** Records shown follows **
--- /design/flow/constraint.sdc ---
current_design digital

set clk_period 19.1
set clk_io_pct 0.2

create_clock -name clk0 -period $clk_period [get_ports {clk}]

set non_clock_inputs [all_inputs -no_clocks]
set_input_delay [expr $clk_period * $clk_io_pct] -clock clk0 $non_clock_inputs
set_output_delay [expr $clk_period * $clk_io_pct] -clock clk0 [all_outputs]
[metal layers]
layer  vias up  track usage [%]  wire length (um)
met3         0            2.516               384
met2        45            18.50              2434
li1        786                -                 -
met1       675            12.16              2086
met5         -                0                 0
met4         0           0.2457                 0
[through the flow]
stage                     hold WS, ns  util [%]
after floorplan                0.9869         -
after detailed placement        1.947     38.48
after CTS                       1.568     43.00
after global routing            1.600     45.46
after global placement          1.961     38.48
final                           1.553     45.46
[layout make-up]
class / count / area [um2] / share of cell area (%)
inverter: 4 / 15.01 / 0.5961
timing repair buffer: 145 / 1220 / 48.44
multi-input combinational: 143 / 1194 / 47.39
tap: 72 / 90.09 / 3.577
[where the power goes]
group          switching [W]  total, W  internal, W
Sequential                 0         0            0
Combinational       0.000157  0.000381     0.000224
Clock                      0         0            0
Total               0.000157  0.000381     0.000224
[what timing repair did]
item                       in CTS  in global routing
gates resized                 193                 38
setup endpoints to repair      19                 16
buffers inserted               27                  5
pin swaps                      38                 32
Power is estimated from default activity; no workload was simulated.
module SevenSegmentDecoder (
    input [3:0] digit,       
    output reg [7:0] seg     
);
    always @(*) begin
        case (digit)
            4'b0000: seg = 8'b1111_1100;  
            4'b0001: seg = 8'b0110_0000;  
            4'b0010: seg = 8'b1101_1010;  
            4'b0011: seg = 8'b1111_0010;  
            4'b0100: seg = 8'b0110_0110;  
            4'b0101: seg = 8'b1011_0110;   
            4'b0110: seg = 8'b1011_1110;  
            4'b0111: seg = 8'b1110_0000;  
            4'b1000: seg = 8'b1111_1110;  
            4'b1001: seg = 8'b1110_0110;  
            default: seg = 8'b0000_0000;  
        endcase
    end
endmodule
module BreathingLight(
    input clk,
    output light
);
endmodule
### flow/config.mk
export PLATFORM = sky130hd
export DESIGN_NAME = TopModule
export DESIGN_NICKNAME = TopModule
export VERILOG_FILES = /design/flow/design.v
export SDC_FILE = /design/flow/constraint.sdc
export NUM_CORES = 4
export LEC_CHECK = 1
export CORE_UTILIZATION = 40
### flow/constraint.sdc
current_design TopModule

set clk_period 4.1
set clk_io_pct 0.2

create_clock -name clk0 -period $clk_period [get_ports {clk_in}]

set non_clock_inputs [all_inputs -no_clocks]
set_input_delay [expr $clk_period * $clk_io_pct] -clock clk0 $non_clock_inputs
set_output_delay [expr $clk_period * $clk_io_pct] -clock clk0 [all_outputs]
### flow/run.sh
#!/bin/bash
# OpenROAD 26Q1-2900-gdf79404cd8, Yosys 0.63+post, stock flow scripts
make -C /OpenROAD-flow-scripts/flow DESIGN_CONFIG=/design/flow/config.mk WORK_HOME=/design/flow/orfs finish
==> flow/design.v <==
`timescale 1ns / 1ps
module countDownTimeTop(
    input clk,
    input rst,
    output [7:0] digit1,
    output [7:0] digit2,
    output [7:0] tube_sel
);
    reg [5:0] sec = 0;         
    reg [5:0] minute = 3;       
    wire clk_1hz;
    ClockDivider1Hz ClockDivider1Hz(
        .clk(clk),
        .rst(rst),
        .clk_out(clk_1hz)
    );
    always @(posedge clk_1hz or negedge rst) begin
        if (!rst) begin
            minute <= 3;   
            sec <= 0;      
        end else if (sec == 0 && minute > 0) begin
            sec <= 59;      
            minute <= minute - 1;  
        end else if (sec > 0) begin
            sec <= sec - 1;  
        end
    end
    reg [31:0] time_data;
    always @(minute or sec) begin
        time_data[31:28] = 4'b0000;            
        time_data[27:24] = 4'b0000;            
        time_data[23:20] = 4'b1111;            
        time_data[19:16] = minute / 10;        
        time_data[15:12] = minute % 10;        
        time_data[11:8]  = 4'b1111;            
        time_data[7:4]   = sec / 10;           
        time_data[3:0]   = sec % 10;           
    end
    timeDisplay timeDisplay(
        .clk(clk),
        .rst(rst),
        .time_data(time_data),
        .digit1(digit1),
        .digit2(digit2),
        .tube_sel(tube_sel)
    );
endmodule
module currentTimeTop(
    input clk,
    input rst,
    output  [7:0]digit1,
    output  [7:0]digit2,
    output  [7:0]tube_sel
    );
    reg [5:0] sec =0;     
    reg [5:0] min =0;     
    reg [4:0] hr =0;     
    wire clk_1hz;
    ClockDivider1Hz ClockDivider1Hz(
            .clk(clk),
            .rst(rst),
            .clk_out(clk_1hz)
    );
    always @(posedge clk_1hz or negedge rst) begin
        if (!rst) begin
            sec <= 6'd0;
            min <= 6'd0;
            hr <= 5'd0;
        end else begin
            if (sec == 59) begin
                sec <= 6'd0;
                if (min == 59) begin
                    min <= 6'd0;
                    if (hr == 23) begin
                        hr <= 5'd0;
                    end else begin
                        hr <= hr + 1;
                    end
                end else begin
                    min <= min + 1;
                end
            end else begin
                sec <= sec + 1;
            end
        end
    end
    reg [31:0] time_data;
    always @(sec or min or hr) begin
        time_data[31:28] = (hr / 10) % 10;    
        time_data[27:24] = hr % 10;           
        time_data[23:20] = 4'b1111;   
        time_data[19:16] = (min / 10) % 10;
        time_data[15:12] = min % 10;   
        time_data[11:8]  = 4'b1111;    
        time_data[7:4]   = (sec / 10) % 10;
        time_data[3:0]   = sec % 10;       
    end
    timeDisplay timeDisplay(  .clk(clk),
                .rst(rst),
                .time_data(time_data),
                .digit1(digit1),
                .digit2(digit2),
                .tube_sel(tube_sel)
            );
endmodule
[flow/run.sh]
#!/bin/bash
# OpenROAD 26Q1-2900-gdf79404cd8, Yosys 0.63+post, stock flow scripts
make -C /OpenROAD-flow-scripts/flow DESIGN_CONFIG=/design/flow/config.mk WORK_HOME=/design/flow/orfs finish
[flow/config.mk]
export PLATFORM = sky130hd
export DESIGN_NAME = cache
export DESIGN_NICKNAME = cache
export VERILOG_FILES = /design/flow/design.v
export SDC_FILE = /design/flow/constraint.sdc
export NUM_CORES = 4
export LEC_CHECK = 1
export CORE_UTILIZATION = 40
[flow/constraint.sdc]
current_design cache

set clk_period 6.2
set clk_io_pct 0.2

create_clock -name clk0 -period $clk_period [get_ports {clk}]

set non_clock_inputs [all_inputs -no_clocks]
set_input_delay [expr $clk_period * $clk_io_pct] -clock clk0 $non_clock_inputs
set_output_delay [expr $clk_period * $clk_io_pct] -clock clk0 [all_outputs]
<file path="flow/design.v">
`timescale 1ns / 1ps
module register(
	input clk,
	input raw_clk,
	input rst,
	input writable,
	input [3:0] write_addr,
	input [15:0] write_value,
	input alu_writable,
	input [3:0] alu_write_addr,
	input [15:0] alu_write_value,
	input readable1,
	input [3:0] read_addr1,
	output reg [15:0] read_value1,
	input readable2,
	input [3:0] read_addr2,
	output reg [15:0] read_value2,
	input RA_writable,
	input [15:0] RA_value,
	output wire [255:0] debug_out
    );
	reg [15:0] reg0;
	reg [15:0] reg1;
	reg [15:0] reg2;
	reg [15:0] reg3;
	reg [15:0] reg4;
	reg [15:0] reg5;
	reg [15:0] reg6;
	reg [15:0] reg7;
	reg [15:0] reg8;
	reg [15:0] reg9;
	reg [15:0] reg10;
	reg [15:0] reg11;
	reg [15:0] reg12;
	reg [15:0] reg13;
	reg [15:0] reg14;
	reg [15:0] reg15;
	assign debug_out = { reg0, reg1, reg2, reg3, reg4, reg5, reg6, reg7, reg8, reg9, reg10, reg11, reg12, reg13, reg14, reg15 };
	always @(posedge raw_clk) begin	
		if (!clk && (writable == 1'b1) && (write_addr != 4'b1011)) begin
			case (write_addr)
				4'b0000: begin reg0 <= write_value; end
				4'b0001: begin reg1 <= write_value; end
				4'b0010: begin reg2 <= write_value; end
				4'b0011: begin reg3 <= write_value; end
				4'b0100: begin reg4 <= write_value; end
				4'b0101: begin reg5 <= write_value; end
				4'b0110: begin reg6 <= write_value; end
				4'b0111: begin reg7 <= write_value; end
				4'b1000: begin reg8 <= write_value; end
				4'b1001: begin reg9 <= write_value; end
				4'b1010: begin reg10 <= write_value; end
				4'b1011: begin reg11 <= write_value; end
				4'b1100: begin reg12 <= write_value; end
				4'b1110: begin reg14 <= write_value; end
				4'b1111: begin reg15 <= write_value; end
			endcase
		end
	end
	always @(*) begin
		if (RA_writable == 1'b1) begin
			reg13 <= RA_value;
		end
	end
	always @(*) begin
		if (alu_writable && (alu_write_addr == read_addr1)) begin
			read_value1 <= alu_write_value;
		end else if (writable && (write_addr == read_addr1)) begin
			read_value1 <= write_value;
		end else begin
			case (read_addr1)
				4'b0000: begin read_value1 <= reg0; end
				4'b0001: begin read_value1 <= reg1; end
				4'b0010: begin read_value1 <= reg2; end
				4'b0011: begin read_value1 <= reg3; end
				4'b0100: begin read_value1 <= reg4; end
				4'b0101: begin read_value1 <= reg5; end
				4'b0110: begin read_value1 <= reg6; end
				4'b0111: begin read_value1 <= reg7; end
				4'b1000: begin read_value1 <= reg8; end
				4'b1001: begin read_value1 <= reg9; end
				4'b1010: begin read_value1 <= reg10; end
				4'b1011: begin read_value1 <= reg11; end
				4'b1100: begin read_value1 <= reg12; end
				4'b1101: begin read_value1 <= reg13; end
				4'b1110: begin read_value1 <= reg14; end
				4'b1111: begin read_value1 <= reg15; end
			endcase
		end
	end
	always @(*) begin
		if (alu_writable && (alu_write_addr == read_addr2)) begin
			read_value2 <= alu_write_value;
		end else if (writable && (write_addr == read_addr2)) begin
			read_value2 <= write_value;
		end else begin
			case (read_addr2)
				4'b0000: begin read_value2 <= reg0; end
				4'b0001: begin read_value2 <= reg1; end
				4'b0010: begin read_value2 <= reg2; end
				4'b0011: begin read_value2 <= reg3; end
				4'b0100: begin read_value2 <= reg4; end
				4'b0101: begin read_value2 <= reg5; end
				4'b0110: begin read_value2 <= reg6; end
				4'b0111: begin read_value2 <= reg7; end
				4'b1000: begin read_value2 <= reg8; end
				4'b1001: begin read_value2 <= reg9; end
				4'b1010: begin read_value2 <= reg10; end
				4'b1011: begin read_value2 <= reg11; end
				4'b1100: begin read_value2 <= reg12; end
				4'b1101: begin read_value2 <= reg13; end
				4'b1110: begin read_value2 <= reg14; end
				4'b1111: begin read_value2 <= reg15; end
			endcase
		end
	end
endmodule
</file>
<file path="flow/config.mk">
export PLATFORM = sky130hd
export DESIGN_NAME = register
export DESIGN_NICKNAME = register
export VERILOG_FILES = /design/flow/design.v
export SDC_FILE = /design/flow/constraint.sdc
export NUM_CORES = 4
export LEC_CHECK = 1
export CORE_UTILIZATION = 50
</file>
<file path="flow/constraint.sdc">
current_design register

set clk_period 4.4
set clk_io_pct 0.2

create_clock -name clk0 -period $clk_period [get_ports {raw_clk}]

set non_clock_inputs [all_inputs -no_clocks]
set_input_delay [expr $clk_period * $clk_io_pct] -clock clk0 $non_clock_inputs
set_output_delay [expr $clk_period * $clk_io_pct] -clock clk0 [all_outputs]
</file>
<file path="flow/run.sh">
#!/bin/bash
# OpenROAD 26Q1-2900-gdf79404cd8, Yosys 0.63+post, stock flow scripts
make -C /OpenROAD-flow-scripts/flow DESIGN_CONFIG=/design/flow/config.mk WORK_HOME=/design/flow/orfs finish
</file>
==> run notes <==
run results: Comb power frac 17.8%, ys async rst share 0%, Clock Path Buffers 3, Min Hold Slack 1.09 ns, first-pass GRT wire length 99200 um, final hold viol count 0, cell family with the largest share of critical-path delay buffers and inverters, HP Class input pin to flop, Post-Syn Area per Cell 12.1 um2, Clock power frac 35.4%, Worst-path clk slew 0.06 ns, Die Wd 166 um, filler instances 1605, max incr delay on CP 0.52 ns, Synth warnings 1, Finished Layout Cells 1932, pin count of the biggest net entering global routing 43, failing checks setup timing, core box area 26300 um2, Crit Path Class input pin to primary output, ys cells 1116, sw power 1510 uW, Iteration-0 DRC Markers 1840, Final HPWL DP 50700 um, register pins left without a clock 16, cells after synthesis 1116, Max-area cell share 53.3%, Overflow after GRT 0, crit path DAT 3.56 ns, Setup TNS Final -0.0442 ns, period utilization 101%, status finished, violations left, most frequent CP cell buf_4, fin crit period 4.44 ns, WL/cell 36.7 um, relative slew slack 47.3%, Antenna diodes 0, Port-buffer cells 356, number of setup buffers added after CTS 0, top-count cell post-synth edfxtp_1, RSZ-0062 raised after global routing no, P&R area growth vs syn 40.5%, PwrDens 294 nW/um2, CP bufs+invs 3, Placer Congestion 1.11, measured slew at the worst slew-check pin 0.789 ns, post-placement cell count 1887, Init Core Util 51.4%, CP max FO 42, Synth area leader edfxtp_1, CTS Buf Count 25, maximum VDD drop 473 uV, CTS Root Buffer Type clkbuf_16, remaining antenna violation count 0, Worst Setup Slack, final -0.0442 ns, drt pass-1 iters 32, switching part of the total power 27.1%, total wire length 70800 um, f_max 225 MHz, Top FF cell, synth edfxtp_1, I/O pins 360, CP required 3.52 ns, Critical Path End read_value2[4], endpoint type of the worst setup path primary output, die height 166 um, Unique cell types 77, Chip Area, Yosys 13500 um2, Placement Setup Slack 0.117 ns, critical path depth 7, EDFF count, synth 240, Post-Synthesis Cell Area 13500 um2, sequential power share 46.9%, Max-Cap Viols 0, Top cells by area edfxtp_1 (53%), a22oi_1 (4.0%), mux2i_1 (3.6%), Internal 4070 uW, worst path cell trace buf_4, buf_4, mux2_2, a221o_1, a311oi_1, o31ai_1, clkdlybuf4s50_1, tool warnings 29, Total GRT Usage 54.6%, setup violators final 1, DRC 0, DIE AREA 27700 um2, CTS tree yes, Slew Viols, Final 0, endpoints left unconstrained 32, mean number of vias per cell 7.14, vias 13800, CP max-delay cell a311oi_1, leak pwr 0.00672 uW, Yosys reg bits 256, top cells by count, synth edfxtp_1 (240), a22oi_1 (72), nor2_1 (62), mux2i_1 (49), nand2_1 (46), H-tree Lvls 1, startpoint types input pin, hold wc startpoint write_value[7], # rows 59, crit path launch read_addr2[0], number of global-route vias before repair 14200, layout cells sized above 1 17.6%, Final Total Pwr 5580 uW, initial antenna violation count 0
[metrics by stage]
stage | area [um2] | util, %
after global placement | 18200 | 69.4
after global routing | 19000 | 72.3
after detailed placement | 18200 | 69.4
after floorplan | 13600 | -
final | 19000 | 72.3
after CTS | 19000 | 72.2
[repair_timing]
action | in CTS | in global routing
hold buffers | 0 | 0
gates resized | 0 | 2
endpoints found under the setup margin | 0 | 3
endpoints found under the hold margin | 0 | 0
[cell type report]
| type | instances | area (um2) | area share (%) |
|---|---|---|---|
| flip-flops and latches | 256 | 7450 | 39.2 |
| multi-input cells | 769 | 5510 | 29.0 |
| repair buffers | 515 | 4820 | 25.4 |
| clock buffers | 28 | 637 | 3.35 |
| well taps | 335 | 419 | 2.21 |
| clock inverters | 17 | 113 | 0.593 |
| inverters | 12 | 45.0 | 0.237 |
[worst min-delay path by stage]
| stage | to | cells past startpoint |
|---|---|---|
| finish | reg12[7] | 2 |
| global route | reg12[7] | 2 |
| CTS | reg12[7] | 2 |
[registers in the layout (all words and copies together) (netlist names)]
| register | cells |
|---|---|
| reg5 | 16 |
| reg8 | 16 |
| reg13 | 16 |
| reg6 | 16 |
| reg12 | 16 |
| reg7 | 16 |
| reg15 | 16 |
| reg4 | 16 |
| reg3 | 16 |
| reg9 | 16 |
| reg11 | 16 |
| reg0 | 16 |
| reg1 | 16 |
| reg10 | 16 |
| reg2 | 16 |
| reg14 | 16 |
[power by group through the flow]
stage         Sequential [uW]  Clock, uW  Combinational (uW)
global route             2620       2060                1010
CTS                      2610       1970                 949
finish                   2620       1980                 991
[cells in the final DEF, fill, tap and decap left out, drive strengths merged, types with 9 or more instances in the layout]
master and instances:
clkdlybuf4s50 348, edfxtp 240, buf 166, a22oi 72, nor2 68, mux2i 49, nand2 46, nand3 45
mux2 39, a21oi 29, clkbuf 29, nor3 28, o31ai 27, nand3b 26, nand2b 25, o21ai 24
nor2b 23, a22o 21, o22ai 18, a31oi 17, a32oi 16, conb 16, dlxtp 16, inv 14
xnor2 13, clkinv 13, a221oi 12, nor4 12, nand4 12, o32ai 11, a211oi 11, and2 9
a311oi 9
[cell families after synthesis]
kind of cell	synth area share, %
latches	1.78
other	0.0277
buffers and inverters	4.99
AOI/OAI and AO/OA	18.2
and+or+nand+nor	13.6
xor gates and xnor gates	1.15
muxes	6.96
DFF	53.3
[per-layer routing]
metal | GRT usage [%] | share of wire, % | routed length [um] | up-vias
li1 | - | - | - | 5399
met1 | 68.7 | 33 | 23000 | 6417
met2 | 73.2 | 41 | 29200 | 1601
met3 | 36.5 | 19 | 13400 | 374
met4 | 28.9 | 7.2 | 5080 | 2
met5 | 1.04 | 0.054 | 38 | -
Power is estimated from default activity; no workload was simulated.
** End of Records shown **
Look above for the line containing "timing repair buffer: 145 / 1220 / 48.44" and the line containing "4'b1000: seg = 8'b1111_1110;". Transcribe both, with the lines between them, exactly.

timing repair buffer: 145 / 1220 / 48.44
multi-input combinational: 143 / 1194 / 47.39
tap: 72 / 90.09 / 3.577
[where the power goes]
group          switching [W]  total, W  internal, W
Sequential                 0         0            0
Combinational       0.000157  0.000381     0.000224
Clock                      0         0            0
Total               0.000157  0.000381     0.000224
[what timing repair did]
item                       in CTS  in global routing
gates resized                 193                 38
setup endpoints to repair      19                 16
buffers inserted               27                  5
pin swaps                      38                 32
Power is estimated from default activity; no workload was simulated.
module SevenSegmentDecoder (
    input [3:0] digit,       
    output reg [7:0] seg     
);
    always @(*) begin
        case (digit)
            4'b0000: seg = 8'b1111_1100;  
            4'b0001: seg = 8'b0110_0000;  
            4'b0010: seg = 8'b1101_1010;  
            4'b0011: seg = 8'b1111_0010;  
            4'b0100: seg = 8'b0110_0110;  
            4'b0101: seg = 8'b1011_0110;   
            4'b0110: seg = 8'b1011_1110;  
            4'b0111: seg = 8'b1110_0000;  
            4'b1000: seg = 8'b1111_1110;  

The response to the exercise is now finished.